> _WHAT THE TASK ASKS_:
From the entries, filter out every line that lacks "scripts" and copy the rest.

Collected data:
What follows belongs to an exercise in optimizing a design on an open flow for small area; a production flow would make more cautious choices.
The RTL was checked by simulation tests, not by an equivalence proof against the original design.
Power and IR drop assume default switching activity.

==> zinc: inputs <==
==> flow/design.v <==
module regfile_sb_lsel (
  input  logic reset,
  input  logic nb_r,
  input  logic nb_k,
  input  logic na_r,
  input  logic na_k,
  output logic sb,
  output logic sa,
  output logic sh
);
  assign sb = ~(nb_r | nb_k);
  assign sa = ~(na_r | na_k);
  assign sh = ~(reset | sb | sa);
endmodule
module regfile_sb_lane (
  input  logic       clk,
  input  logic       sb,
  input  logic       sa,
  input  logic       sh,
  input  logic [7:0] wdb,
  input  logic [7:0] wda,
  output logic [7:0] q
);
  always_ff @(posedge clk)
    q <= ({8{sb}} & wdb) | ({8{sa}} & wda) | ({8{sh}} & q);
endmodule
module regfile_sb_ao3n (
  input  logic [2:0] s,
  input  logic [2:0] d,
  output logic       y
);
  assign y = ~|(s & d);
endmodule
module regfile_sb_nand2 (input logic a, input logic b, output logic y);
  assign y = ~(a & b);
endmodule
module regfile_sb_nand3 (input logic a, input logic b, input logic c, output logic y);
  assign y = ~(a & b & c);
endmodule
module regfile_sb_nand4 (input logic a, input logic b, input logic c, input logic d,
                         output logic y);
  assign y = ~(a & b & c & d);
endmodule
module regfile_sb_rdout (
  input  logic [2:0] p,
  input  logic       byb,
  input  logic       bya,
  input  logic       byp,
  input  logic       wb,
  input  logic       wa,
  output logic       o
);
  logic nm, t;
  assign nm = ~|p;
  assign t  = ~((byb & wb) | (bya & wa));
  assign o  = ~(t & (nm | byp));
endmodule
module regfile_sb_rdbit (
  input  logic [30:0] sel,
  input  logic [30:0] d,
  input  logic        byb,
  input  logic        bya,
  input  logic        byp,
  input  logic        wb,
  input  logic        wa,
  output logic        o
);
  logic [10:0] l;
  logic [2:0]  p;
  genvar i;
  for (i = 0; i < 10; i++) begin : g_leaf
    regfile_sb_ao3n u_ao (.s(sel[3*i +: 3]), .d(d[3*i +: 3]), .y(l[i]));
  end
  regfile_sb_nand2 u_n30 (.a(sel[30]), .b(d[30]), .y(l[10]));
  regfile_sb_nand4 u_p0 (.a(l[0]), .b(l[1]), .c(l[2]), .d(l[3]), .y(p[0]));
  regfile_sb_nand4 u_p1 (.a(l[4]), .b(l[5]), .c(l[6]), .d(l[7]), .y(p[1]));
  regfile_sb_nand3 u_p2 (.a(l[8]), .b(l[9]), .c(l[10]), .y(p[2]));
  regfile_sb_rdout u_out (.p(p), .byb(byb), .bya(bya), .byp(byp), .wb(wb), .wa(wa), .o(o));
endmodule
module regfile_sb #(
  parameter int DATA_W   = 32,
  parameter int ADDR_W   = 5,
  parameter int ZERO_REG = 1
) (
  input  logic                  clk,
  input  logic                  reset,
  input  logic [ADDR_W-1:0]     ra1,
  input  logic [ADDR_W-1:0]     ra2,
  output logic [DATA_W-1:0]     rd1,
  output logic [DATA_W-1:0]     rd2,
  output logic                  rbusy1,
  output logic                  rbusy2,
  input  logic                  wea,
  input  logic                  web,
  input  logic [ADDR_W-1:0]     waa,
  input  logic [ADDR_W-1:0]     wab,
  input  logic [DATA_W-1:0]     wda,
  input  logic [DATA_W-1:0]     wdb,
  input  logic [DATA_W/8-1:0]   bea,
  input  logic [DATA_W/8-1:0]   beb,
  input  logic                  iss_en,
  input  logic [ADDR_W-1:0]     iss_addr,
  output logic [2**ADDR_W-1:0]  busy_vec
);
  localparam int NREG = 2**ADDR_W;
  localparam int NB   = DATA_W/8;
  localparam int R0   = (ZERO_REG != 0) ? 1 : 0;
  localparam int NS   = NREG - R0;    
  logic [NREG-1:0] decA, decB, decI, dec1, dec2;
  always_comb begin
    for (int r = 0; r < NREG; r++) begin
      decA[r] = wea    && (waa      == ADDR_W'(r));
      decB[r] = web    && (wab      == ADDR_W'(r));
      decI[r] = iss_en && (iss_addr == ADDR_W'(r));
      dec1[r] = (ra1 == ADDR_W'(r));
      dec2[r] = (ra2 == ADDR_W'(r));
    end
  end
  logic anyA, anyB;
  assign anyA = |bea;
  assign anyB = |beb;
  logic          same;
  logic [NB-1:0] ea;
  assign same = web && (waa == wab);
  assign ea   = bea & ~({NB{same}} & beb);
  logic [DATA_W-1:0] q [NS];
  logic [NS-1:0]     busy;
  genvar gr, gk;
  generate
    for (gr = 0; gr < NS; gr++) begin : g_reg
      localparam int R = gr + R0;
      for (gk = 0; gk < NB; gk++) begin : g_lane
        logic sb, sa, sh;
        regfile_sb_lsel u_sel (
          .reset (reset),
          .nb_r  (~(decB[R] & ~reset)),
          .nb_k  (~beb[gk]),
          .na_r  (~(decA[R] & ~reset)),
          .na_k  (~ea[gk]),
          .sb    (sb),
          .sa    (sa),
          .sh    (sh)
        );
        regfile_sb_lane u_lane (
          .clk (clk),
          .sb  (sb),
          .sa  (sa),
          .sh  (sh),
          .wdb (wdb[8*gk +: 8]),
          .wda (wda[8*gk +: 8]),
          .q   (q[gr][8*gk +: 8])
        );
      end
      always_ff @(posedge clk)
        busy[gr] <= ~reset & (decI[R] |
                    (busy[gr] & ~((decA[R] & anyA) | (decB[R] & anyB))));
    end
  endgenerate
  if (R0 != 0) begin : g_bz
    assign busy_vec = {busy, 1'b0};
  end else begin : g_bnz
    assign busy_vec = busy;
  end
  logic [NS-1:0] s1, s2;
  assign s1 = dec1[NREG-1:R0];
  assign s2 = dec2[NREG-1:R0];
  logic nz1, nz2, hA1, hB1, hA2, hB2, hI1, hI2;
  assign nz1 = (R0 == 0) || (ra1 != '0);
  assign nz2 = (R0 == 0) || (ra2 != '0);
  assign hA1 = nz1 && wea && (waa == ra1);
  assign hB1 = nz1 && web && (wab == ra1);
  assign hA2 = nz2 && wea && (waa == ra2);
  assign hB2 = nz2 && web && (wab == ra2);
  assign hI1 = iss_en && (iss_addr == ra1);
  assign hI2 = iss_en && (iss_addr == ra2);
  logic [NB-1:0] byb1, bya1, byp1, byb2, bya2, byp2;
  assign byb1 = {NB{hB1}} & beb;
  assign bya1 = {NB{hA1}} & ea;
  assign byp1 = byb1 | bya1;
  assign byb2 = {NB{hB2}} & beb;
  assign bya2 = {NB{hA2}} & ea;
  assign byp2 = byb2 | bya2;
  genvar gb;
  generate
    for (gb = 0; gb < DATA_W; gb++) begin : g_bit
      logic [NS-1:0] col;
      for (gr = 0; gr < NS; gr++) begin : g_col
        assign col[gr] = q[gr][gb];
      end
      regfile_sb_rdbit u_rd1 (
        .sel(s1), .d(col), .byb(byb1[gb/8]), .bya(bya1[gb/8]), .byp(byp1[gb/8]),
        .wb(wdb[gb]), .wa(wda[gb]), .o(rd1[gb]));
      regfile_sb_rdbit u_rd2 (
        .sel(s2), .d(col), .byb(byb2[gb/8]), .bya(bya2[gb/8]), .byp(byp2[gb/8]),
        .wb(wdb[gb]), .wa(wda[gb]), .o(rd2[gb]));
    end
  endgenerate
  assign rbusy1 = |(s1 & busy) && !(((hA1 && anyA) || (hB1 && anyB)) && !hI1);
  assign rbusy2 = |(s2 & busy) && !(((hA2 && anyA) || (hB2 && anyB)) && !hI2);
endmodule
==> flow/run.sh <==
#!/bin/bash
# synth_recipe.tcl (not shown) runs the flow's synth.tcl, then flattens the netlist and writes it again
# the make line also repeats each setting of config.mk as NAME=value (left out here)
make -C /OpenROAD-flow-scripts/flow DESIGN_CONFIG=/design/flow/config.mk WORK_HOME=/design/flow/orfs CLKGATE_MAP_FILE= SYNTH_SCRIPT=/design/flow/synth_recipe.tcl finish
==> flow/config.mk <==
export PLATFORM = sky130hd
export DESIGN_NAME = regfile_sb
export DESIGN_NICKNAME = regfile_sb
export VERILOG_FILES = /design/flow/design.v
export SDC_FILE = /design/flow/constraint.sdc
export NUM_CORES = 4
export LEC_CHECK = 0
export CAP_MARGIN = 20
export CORE_MARGIN = 2
export CORE_UTILIZATION = 25
export CTS_BUF_LIST = sky130_fd_sc_hd__clkbuf_4 sky130_fd_sc_hd__clkbuf_8
export CTS_CLUSTER_DIAMETER = 40
export CTS_CLUSTER_SIZE = 12
export PLACE_DENSITY = 0.45
export SETUP_SLACK_MARGIN = 0.5
export SLEW_MARGIN = 20
export SYNTH_HIERARCHICAL = 1
export SYNTH_MINIMUM_KEEP_SIZE = 0
==> flow/constraint.sdc <==
create_clock -name core_clock -period 8.0 [get_ports {clk}]
set_input_delay 1.6000 -clock core_clock [delete_from_list [all_inputs] [get_ports {clk}]]
set_output_delay 1.6000 -clock core_clock [all_outputs]
set_load 0.01 [all_outputs]
==> maple: changes against zinc <==
==> flow/design.v, changed modules only <==
module regfile_sb_lhold (
  input  logic reset,
  input  logic db,
  input  logic eb,
  input  logic da,
  input  logic ea,
  output logic sh
);
  assign sh = ~((db & eb) | (da & ea) | reset);
endmodule
module regfile_sb_lane (
  input  logic       clk,
  input  logic       sb,
  input  logic       sa,
  input  logic       sh,
  input  logic [7:0] xb,
  input  logic [7:0] xa,
  output logic [7:0] q
);
  always_ff @(posedge clk)
    q <= ~(({8{sb}} & xb) | ({8{sa}} & xa) | ({8{sh}} & q));
endmodule
module regfile_sb_rdout (
  input  logic [2:0] p,
  input  logic       pp,
  input  logic       byb,
  input  logic       bya,
  input  logic       byp,
  input  logic       wb,
  input  logic       wa,
  output logic       o
);
  logic nm, t;
  assign nm = ~((|p) ^ pp);
  assign t  = ~((byb & wb) | (bya & wa));
  assign o  = ~(t & (nm | byp));
endmodule
module regfile_sb_rdbit (
  input  logic [30:0] sel,
  input  logic [30:0] d,
  input  logic        byb,
  input  logic        bya,
  input  logic        byp,
  input  logic        pp,
  input  logic        wb,
  input  logic        wa,
  output logic        o
);
  logic [10:0] l;
  logic [2:0]  p;
  genvar i;
  for (i = 0; i < 10; i++) begin : g_leaf
    regfile_sb_ao3n u_ao (.s(sel[3*i +: 3]), .d(d[3*i +: 3]), .y(l[i]));
  end
  regfile_sb_nand2 u_n30 (.a(sel[30]), .b(d[30]), .y(l[10]));
  regfile_sb_nand4 u_p0 (.a(l[0]), .b(l[1]), .c(l[2]), .d(l[3]), .y(p[0]));
  regfile_sb_nand4 u_p1 (.a(l[4]), .b(l[5]), .c(l[6]), .d(l[7]), .y(p[1]));
  regfile_sb_nand3 u_p2 (.a(l[8]), .b(l[9]), .c(l[10]), .y(p[2]));
  regfile_sb_rdout u_out (.p(p), .pp(pp), .byb(byb), .bya(bya), .byp(byp), .wb(wb), .wa(wa), .o(o));
endmodule
module regfile_sb #(
  parameter int DATA_W   = 32,
  parameter int ADDR_W   = 5,
  parameter int ZERO_REG = 1
) (
  input  logic                  clk,
  input  logic                  reset,
  input  logic [ADDR_W-1:0]     ra1,
  input  logic [ADDR_W-1:0]     ra2,
  output logic [DATA_W-1:0]     rd1,
  output logic [DATA_W-1:0]     rd2,
  output logic                  rbusy1,
  output logic                  rbusy2,
  input  logic                  wea,
  input  logic                  web,
  input  logic [ADDR_W-1:0]     waa,
  input  logic [ADDR_W-1:0]     wab,
  input  logic [DATA_W-1:0]     wda,
  input  logic [DATA_W-1:0]     wdb,
  input  logic [DATA_W/8-1:0]   bea,
  input  logic [DATA_W/8-1:0]   beb,
  input  logic                  iss_en,
  input  logic [ADDR_W-1:0]     iss_addr,
  output logic [2**ADDR_W-1:0]  busy_vec
);
  localparam int NREG = 2**ADDR_W;
  localparam int NB   = DATA_W/8;
  localparam int R0   = (ZERO_REG != 0) ? 1 : 0;
  localparam int NS   = NREG - R0;    
  logic [NREG-1:0] decA, decB, decI, dec1, dec2;
  always_comb begin
    for (int r = 0; r < NREG; r++) begin
      decA[r] = wea    && (waa      == ADDR_W'(r));
      decB[r] = web    && (wab      == ADDR_W'(r));
      decI[r] = iss_en && (iss_addr == ADDR_W'(r));
      dec1[r] = (ra1 == ADDR_W'(r));
      dec2[r] = (ra2 == ADDR_W'(r));
    end
  end
  logic anyA, anyB;
  assign anyA = |bea;
  assign anyB = |beb;
  logic          same;
  logic [NB-1:0] ea;
  assign same = web && (waa == wab);
  assign ea   = bea & ~({NB{same}} & beb);
  logic ph;
  always_ff @(posedge clk)
    ph <= reset | ~ph;
  logic [DATA_W-1:0] xb, xa;
  always_comb begin
    for (int b = 0; b < DATA_W; b++) begin
      xb[b] = beb[b/8] & (wdb[b] ^ ph);
      xa[b] = ea[b/8]  & (wda[b] ^ ph);
    end
  end
  logic [NS-1:0] hb, ha;
  always_comb begin
    for (int r = 0; r < NS; r++) begin
      hb[r] = decB[r + R0] & ~reset;
      ha[r] = decA[r + R0] & ~reset;
    end
  end
  logic [DATA_W-1:0] q [NS];
  logic [NS-1:0]     busy;
  genvar gr, gk;
  generate
    for (gr = 0; gr < NS; gr++) begin : g_reg
      localparam int R = gr + R0;
      for (gk = 0; gk < NB; gk++) begin : g_lane
        logic sh;
        regfile_sb_lhold u_hold (
          .reset (reset),
          .db    (hb[gr]),
          .eb    (beb[gk]),
          .da    (ha[gr]),
          .ea    (ea[gk]),
          .sh    (sh)
        );
        regfile_sb_lane u_lane (
          .clk (clk),
          .sb  (hb[gr]),
          .sa  (ha[gr]),
          .sh  (sh),
          .xb  (xb[8*gk +: 8]),
          .xa  (xa[8*gk +: 8]),
          .q   (q[gr][8*gk +: 8])
        );
      end
      always_ff @(posedge clk)
        busy[gr] <= ~reset & (decI[R] |
                    (busy[gr] & ~((decA[R] & anyA) | (decB[R] & anyB))));
    end
  endgenerate
  if (R0 != 0) begin : g_bz
    assign busy_vec = {busy, 1'b0};
  end else begin : g_bnz
    assign busy_vec = busy;
  end
  logic [NS-1:0] s1, s2;
  assign s1 = dec1[NREG-1:R0];
  assign s2 = dec2[NREG-1:R0];
  logic nz1, nz2, hA1, hB1, hA2, hB2, hI1, hI2;
  assign nz1 = (R0 == 0) || (ra1 != '0);
  assign nz2 = (R0 == 0) || (ra2 != '0);
  assign hA1 = nz1 && wea && (waa == ra1);
  assign hB1 = nz1 && web && (wab == ra1);
  assign hA2 = nz2 && wea && (waa == ra2);
  assign hB2 = nz2 && web && (wab == ra2);
  assign hI1 = iss_en && (iss_addr == ra1);
  assign hI2 = iss_en && (iss_addr == ra2);
  logic pp1, pp2;
  assign pp1 = ph & nz1;
  assign pp2 = ph & nz2;
  logic [NB-1:0] byb1, bya1, byp1, byb2, bya2, byp2;
  assign byb1 = {NB{hB1}} & beb;
  assign bya1 = {NB{hA1}} & ea;
  assign byp1 = byb1 | bya1;
  assign byb2 = {NB{hB2}} & beb;
  assign bya2 = {NB{hA2}} & ea;
  assign byp2 = byb2 | bya2;
  genvar gb;
  generate
    for (gb = 0; gb < DATA_W; gb++) begin : g_bit
      logic [NS-1:0] col;
      for (gr = 0; gr < NS; gr++) begin : g_col
        assign col[gr] = q[gr][gb];
      end
      regfile_sb_rdbit u_rd1 (
        .sel(s1), .d(col), .byb(byb1[gb/8]), .bya(bya1[gb/8]), .byp(byp1[gb/8]), .pp(pp1),
        .wb(wdb[gb]), .wa(wda[gb]), .o(rd1[gb]));
      regfile_sb_rdbit u_rd2 (
        .sel(s2), .d(col), .byb(byb2[gb/8]), .bya(bya2[gb/8]), .byp(byp2[gb/8]), .pp(pp2),
        .wb(wdb[gb]), .wa(wda[gb]), .o(rd2[gb]));
    end
  endgenerate
  assign rbusy1 = |(s1 & busy) && !(((hA1 && anyA) || (hB1 && anyB)) && !hI1);
  assign rbusy2 = |(s2 & busy) && !(((hA2 && anyA) || (hB2 && anyB)) && !hI2);
endmodule
// module regfile_sb_lsel removed
==> flow/flow/run.sh (new file) <==
#!/bin/bash
set -euo pipefail
bash standard.sh \
  "BUFFER_PORTS_ARGS=-buffer_cell sky130_fd_sc_hd__buf_1" \
  "CTS_ARGS=-sink_clustering_enable -repair_clock_nets -dont_use_dummy_load -buf_list sky130_fd_sc_hd__clkbuf_8 -sink_clustering_size 20 -sink_clustering_max_diameter 50" \
  finish > flow_make.log 2>&1
==> flow/standard.sh (new file) <==
#!/bin/bash
# synth_recipe.tcl (not shown) runs the flow's synth.tcl, then flattens the netlist and writes it again
# the make line also repeats each setting of config.mk as NAME=value (left out here)
make -C /OpenROAD-flow-scripts/flow DESIGN_CONFIG=/design/flow/config.mk WORK_HOME=/design/flow/orfs CLKGATE_MAP_FILE= SYNTH_SCRIPT=/design/flow/synth_recipe.tcl "${@:-finish}"
Settings changed: CAP_MARGIN 20 to 10, CELL_PAD_IN_SITES_DETAIL_PLACEMENT set to 1, CELL_PAD_IN_SITES_GLOBAL_PLACEMENT set to 1, CTS_BUF_LIST sky130_fd_sc_hd__clkbuf_4 sky130_fd_sc_hd__clkbuf_8 to not set, CTS_CLUSTER_DIAMETER 40 to not set, CTS_CLUSTER_SIZE 12 to not set, SLEW_MARGIN 20 to 10.
removed: flow/run.sh
==> run notes <==
maple completed without violations. zinc completed without violations. Of maple and zinc, zinc has the higher utilization (gap 0.80 points). Of maple and zinc, zinc has the higher synthesized cell count (gap about 19%, measured against zinc). Of zinc and maple, zinc has the higher clock power (gap 63%, measured against maple). Against zinc, the non-clock buffer count of maple is higher by 158. In maple the first-iteration DRC count is lower than in zinc, by about 18%. Sequential power: zinc is smaller than maple (12%). Between zinc and maple, the lower routed wire length is in zinc (gap about 3.7%, measured against maple). Total power: zinc is higher than maple (about 5%).

-- what the ideal ports hide --
The results above use ideal ports. As a check the final layouts listed here were re-extracted and re-timed, cells and wires unchanged. Step 1: set_driving_cell puts a clkbuf_16 on clk and a buf_2 on each other input, an assumption about the parent block. Step 2 adds t to the input delays and takes it off the output delays; t is the mean of the earliest and latest rising clock arrival at the registers after step 1. Input paths then give back, and output paths get back, about the clock's delay inside the block. Slacks: ideal ports / drivers / drivers and shift; pairs: ideal ports / drivers.
| run | t (ns) | slack for setup (ns) | hold slack, ns | worst slew at a driven data input, ns | pins driven straight from the clock port |
|---|---|---|---|---|---|
| zinc | 1.044 | 0.527 / 0.499 / 0.499 | 0.495 / 0.495 / 0.495 | 0.22 | 1 |
| maple | 1.014 | 0.814 / 0.776 / 0.776 | 0.471 / 0.471 / 0.471 | 0.24 | 1 |
After both steps every run listed still meets setup and hold. The setup slack of maple, which loses most, moves by -0.038 ns with the drivers and by -0.038 ns with both steps.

> _TASK ANSWER_:
make -C /OpenROAD-flow-scripts/flow DESIGN_CONFIG=/design/flow/config.mk WORK_HOME=/design/flow/orfs CLKGATE_MAP_FILE= SYNTH_SCRIPT=/design/flow/synth_recipe.tcl finish
make -C /OpenROAD-flow-scripts/flow DESIGN_CONFIG=/design/flow/config.mk WORK_HOME=/design/flow/orfs CLKGATE_MAP_FILE= SYNTH_SCRIPT=/design/flow/synth_recipe.tcl "${@:-finish}"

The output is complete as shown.